▶ AIM OF THE TASK
Give again only those lines from the start of the entries through the line holding "cell usage in", leaving them as they are.

▶ PROVIDED DATA
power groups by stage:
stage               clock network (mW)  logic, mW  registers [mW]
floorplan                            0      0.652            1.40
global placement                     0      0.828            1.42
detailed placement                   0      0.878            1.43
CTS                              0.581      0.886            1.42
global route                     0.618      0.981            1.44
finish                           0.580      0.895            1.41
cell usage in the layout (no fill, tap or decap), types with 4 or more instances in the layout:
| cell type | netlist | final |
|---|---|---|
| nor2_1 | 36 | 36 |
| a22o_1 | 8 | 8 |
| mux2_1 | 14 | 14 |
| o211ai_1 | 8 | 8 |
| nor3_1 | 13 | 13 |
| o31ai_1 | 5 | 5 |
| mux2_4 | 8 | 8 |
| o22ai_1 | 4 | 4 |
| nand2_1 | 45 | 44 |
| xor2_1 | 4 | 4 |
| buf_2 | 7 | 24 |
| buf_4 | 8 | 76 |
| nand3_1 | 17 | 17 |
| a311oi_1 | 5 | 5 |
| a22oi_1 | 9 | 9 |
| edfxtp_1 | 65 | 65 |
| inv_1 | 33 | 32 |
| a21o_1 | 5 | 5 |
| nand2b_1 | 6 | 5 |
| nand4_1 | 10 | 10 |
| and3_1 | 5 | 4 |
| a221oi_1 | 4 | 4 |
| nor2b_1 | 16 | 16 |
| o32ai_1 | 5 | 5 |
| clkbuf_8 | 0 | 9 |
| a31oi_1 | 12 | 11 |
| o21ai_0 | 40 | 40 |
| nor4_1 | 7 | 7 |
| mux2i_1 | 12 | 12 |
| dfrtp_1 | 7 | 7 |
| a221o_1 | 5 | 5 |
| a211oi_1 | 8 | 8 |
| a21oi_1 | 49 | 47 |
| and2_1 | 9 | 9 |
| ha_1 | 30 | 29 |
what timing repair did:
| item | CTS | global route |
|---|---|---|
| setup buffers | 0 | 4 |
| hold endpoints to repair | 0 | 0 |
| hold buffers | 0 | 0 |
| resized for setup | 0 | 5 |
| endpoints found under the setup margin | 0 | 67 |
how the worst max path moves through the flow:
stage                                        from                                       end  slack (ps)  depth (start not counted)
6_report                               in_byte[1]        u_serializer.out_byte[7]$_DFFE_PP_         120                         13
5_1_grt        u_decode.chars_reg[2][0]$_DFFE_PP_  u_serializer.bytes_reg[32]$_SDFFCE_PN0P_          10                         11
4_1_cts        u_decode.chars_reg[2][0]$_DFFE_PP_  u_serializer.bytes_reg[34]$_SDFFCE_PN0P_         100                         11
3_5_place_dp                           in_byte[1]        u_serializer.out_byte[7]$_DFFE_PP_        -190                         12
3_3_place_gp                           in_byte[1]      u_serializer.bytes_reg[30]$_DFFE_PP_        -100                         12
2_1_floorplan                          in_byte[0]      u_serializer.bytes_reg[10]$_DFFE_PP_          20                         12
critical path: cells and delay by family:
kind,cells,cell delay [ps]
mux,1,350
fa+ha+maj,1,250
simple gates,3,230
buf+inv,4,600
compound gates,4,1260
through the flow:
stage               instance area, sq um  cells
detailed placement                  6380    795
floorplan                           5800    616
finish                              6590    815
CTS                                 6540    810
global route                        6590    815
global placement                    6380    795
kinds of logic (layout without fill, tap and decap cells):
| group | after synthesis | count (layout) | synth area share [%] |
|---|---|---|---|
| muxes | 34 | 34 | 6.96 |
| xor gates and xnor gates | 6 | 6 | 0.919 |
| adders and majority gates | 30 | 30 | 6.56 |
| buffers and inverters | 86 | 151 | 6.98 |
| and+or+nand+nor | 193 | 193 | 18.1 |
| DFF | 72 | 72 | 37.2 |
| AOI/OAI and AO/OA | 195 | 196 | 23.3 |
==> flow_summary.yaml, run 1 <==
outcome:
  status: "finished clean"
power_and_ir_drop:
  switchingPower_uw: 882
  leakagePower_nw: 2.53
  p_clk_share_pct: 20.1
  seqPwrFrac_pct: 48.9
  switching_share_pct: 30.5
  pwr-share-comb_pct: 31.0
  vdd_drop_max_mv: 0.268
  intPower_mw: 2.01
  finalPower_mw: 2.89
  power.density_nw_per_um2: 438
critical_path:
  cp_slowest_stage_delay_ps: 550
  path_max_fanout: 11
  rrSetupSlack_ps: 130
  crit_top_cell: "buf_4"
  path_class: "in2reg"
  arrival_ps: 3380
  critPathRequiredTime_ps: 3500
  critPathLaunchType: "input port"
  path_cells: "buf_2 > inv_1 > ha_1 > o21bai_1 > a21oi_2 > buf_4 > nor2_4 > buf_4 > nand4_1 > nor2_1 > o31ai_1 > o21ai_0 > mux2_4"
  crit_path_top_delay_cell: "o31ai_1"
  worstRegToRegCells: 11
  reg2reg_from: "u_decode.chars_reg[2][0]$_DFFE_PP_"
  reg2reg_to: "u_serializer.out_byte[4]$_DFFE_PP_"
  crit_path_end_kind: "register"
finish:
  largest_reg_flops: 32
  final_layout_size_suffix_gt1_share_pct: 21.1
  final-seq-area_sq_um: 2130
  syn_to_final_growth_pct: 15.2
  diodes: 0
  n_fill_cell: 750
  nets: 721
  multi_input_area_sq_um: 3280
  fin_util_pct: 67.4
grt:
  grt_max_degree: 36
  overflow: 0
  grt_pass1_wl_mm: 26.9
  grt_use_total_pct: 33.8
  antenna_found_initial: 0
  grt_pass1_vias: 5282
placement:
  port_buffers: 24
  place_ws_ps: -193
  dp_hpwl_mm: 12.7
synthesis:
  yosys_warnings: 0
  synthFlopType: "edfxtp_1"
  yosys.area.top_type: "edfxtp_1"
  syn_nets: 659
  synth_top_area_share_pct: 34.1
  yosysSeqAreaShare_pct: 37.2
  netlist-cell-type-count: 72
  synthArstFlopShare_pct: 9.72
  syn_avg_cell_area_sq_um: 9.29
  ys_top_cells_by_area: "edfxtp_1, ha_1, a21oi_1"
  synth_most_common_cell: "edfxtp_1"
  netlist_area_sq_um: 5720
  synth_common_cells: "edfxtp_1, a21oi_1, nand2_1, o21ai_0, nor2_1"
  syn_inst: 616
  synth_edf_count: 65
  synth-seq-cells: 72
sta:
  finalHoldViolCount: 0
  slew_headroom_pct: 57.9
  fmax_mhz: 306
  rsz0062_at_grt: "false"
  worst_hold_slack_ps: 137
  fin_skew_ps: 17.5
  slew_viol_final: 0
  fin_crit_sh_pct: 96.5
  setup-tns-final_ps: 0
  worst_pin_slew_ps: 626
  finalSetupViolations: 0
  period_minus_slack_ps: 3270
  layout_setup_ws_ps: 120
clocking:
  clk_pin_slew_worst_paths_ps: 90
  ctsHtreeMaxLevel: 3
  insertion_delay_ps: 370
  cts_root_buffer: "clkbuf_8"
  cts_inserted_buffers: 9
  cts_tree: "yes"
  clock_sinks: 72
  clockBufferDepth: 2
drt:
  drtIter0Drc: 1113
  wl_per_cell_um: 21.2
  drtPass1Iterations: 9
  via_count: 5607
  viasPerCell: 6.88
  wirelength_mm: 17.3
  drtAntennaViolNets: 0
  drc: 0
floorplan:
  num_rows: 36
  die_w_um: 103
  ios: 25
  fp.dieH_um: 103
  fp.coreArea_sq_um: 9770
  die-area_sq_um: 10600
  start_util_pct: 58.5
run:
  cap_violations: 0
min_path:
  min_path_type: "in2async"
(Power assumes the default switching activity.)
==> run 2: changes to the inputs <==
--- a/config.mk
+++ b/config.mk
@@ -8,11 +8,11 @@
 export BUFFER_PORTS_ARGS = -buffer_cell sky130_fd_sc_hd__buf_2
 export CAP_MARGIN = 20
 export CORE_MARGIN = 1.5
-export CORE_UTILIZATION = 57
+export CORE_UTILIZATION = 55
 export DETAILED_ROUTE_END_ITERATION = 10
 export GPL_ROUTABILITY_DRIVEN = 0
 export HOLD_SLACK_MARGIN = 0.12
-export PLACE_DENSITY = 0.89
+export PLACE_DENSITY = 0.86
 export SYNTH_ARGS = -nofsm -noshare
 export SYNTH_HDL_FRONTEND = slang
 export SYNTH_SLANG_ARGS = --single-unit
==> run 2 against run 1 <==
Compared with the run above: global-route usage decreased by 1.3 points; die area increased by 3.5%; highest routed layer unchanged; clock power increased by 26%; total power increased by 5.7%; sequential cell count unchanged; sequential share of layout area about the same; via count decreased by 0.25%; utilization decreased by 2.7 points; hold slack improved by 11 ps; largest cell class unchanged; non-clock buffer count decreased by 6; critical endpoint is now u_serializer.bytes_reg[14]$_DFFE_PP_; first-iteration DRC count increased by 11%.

▶ YOUR SOLUTION
power groups by stage:
stage               clock network (mW)  logic, mW  registers [mW]
floorplan                            0      0.652            1.40
global placement                     0      0.828            1.42
detailed placement                   0      0.878            1.43
CTS                              0.581      0.886            1.42
global route                     0.618      0.981            1.44
finish                           0.580      0.895            1.41
cell usage in the layout (no fill, tap or decap), types with 4 or more instances in the layout:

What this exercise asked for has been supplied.